- [Requirement] All lines from the one including "beep_nx = '0;" to the bottom of the entries below should be repeated exactly, both ends kept.

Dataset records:
Segment Open
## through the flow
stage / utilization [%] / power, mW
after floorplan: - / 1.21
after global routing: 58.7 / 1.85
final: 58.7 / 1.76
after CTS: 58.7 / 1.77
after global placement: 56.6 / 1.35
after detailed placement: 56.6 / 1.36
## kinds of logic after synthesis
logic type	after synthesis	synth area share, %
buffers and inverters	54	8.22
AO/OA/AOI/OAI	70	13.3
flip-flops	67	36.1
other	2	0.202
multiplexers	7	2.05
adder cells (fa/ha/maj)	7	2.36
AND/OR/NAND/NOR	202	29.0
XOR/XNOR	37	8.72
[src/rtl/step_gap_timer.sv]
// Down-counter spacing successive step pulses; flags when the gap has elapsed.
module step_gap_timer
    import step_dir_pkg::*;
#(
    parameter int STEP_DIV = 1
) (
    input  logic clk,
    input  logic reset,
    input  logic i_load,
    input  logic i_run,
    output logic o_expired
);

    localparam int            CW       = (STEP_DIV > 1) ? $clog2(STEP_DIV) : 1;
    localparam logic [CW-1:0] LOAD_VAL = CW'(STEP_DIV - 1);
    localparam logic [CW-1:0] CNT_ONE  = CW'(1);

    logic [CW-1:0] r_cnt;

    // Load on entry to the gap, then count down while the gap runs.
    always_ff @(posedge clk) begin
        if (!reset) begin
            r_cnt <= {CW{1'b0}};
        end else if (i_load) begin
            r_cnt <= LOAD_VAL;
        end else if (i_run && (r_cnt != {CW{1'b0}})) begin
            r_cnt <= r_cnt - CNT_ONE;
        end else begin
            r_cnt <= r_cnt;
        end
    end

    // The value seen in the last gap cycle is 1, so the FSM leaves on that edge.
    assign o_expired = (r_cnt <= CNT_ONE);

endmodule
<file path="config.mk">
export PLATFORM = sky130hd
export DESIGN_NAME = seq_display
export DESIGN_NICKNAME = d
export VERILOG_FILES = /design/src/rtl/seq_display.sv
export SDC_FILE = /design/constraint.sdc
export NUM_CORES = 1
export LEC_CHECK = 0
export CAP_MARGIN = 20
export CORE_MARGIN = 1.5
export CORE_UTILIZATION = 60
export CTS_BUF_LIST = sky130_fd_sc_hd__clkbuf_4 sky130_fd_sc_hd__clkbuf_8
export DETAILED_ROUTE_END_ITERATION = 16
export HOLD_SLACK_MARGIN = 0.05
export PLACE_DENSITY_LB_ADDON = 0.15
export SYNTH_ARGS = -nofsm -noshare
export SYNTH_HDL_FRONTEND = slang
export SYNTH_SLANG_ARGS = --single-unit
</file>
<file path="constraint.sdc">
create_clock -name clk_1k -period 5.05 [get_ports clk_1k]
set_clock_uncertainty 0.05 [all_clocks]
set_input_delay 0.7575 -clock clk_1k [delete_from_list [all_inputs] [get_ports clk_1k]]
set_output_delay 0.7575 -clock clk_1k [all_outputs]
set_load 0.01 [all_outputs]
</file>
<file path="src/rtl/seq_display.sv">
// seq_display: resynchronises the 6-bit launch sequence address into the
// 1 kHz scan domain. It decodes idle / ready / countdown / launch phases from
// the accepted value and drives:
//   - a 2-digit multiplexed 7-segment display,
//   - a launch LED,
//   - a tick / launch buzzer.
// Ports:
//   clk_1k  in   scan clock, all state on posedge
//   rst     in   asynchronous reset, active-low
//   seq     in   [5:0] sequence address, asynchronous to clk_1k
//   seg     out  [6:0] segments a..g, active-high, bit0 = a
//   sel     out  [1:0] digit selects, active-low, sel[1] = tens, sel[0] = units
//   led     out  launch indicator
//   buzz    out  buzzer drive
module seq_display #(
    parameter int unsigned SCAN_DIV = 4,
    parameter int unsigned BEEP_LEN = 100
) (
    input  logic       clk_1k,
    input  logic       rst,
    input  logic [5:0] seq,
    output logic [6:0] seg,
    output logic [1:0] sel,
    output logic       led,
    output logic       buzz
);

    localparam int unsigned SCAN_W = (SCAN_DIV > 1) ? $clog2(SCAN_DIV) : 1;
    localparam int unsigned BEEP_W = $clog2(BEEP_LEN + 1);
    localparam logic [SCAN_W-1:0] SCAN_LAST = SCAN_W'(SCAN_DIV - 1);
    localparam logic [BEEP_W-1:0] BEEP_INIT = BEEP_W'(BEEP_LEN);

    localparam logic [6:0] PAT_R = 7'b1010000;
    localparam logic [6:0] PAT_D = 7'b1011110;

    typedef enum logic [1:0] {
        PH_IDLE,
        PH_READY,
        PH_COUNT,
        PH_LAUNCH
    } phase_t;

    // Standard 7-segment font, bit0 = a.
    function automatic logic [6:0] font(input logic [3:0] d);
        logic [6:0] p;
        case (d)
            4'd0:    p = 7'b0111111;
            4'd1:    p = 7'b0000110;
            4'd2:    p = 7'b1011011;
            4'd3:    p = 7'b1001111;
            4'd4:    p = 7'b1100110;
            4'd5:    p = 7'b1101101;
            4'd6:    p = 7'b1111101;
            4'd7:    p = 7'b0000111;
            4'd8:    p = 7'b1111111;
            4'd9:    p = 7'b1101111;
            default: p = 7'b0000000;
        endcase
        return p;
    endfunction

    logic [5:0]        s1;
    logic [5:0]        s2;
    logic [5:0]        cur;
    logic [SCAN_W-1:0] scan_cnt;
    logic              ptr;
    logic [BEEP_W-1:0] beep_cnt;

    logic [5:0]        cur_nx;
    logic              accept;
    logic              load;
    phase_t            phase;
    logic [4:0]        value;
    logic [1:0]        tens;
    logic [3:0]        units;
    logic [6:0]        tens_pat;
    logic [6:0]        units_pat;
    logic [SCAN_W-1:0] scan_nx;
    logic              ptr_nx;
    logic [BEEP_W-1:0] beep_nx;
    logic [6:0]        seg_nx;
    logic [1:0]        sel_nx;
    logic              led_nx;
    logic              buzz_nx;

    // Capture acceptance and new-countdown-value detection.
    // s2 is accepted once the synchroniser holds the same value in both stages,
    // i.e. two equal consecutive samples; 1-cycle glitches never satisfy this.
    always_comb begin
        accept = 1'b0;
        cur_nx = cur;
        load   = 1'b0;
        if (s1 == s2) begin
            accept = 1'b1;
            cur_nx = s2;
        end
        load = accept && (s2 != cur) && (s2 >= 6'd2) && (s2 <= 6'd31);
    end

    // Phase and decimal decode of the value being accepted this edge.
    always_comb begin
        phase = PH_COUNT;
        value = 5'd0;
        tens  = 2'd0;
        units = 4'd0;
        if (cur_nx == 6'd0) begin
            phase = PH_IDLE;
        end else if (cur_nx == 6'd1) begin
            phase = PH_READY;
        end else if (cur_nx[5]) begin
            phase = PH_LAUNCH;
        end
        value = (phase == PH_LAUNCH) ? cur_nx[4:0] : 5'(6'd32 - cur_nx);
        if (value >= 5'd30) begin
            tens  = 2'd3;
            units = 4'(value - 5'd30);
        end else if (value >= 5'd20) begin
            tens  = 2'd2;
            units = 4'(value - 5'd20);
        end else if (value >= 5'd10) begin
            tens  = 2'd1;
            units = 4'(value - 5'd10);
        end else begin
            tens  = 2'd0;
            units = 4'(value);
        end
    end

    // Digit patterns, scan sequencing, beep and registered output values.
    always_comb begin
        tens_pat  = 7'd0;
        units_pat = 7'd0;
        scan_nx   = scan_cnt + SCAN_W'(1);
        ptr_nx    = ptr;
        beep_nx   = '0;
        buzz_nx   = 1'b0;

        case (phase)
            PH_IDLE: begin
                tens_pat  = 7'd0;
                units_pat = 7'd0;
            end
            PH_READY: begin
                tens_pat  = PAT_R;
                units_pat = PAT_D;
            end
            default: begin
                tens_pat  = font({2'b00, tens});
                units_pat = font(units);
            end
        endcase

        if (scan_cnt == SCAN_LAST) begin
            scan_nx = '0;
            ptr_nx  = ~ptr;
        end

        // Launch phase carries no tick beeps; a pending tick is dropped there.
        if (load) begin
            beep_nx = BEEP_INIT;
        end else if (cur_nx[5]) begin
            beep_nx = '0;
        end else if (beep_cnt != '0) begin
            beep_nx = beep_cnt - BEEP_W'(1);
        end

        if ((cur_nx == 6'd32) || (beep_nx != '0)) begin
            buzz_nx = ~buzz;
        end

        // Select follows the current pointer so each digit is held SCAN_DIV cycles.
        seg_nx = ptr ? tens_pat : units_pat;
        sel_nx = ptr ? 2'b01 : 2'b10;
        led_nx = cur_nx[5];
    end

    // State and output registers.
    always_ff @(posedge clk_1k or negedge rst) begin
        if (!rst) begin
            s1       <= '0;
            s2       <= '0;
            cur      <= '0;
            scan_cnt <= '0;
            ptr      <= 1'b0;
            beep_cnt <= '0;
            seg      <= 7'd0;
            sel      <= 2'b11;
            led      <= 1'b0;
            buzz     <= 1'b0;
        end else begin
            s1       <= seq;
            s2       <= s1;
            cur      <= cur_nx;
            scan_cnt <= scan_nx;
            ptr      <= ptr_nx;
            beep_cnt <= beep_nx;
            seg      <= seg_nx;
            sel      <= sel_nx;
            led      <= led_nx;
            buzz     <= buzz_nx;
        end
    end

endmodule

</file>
Segment Closed
- [The completed task]
            beep_nx = '0;
        end else if (beep_cnt != '0) begin
            beep_nx = beep_cnt - BEEP_W'(1);
        end

        if ((cur_nx == 6'd32) || (beep_nx != '0)) begin
            buzz_nx = ~buzz;
        end

        // Select follows the current pointer so each digit is held SCAN_DIV cycles.
        seg_nx = ptr ? tens_pat : units_pat;
        sel_nx = ptr ? 2'b01 : 2'b10;
        led_nx = cur_nx[5];
    end

    // State and output registers.
    always_ff @(posedge clk_1k or negedge rst) begin
        if (!rst) begin
            s1       <= '0;
            s2       <= '0;
            cur      <= '0;
            scan_cnt <= '0;
            ptr      <= 1'b0;
            beep_cnt <= '0;
            seg      <= 7'd0;
            sel      <= 2'b11;
            led      <= 1'b0;
            buzz     <= 1'b0;
        end else begin
            s1       <= seq;
            s2       <= s1;
            cur      <= cur_nx;
            scan_cnt <= scan_nx;
            ptr      <= ptr_nx;
            beep_cnt <= beep_nx;
            seg      <= seg_nx;
            sel      <= sel_nx;
            led      <= led_nx;
            buzz     <= buzz_nx;
        end
    end

endmodule

</file>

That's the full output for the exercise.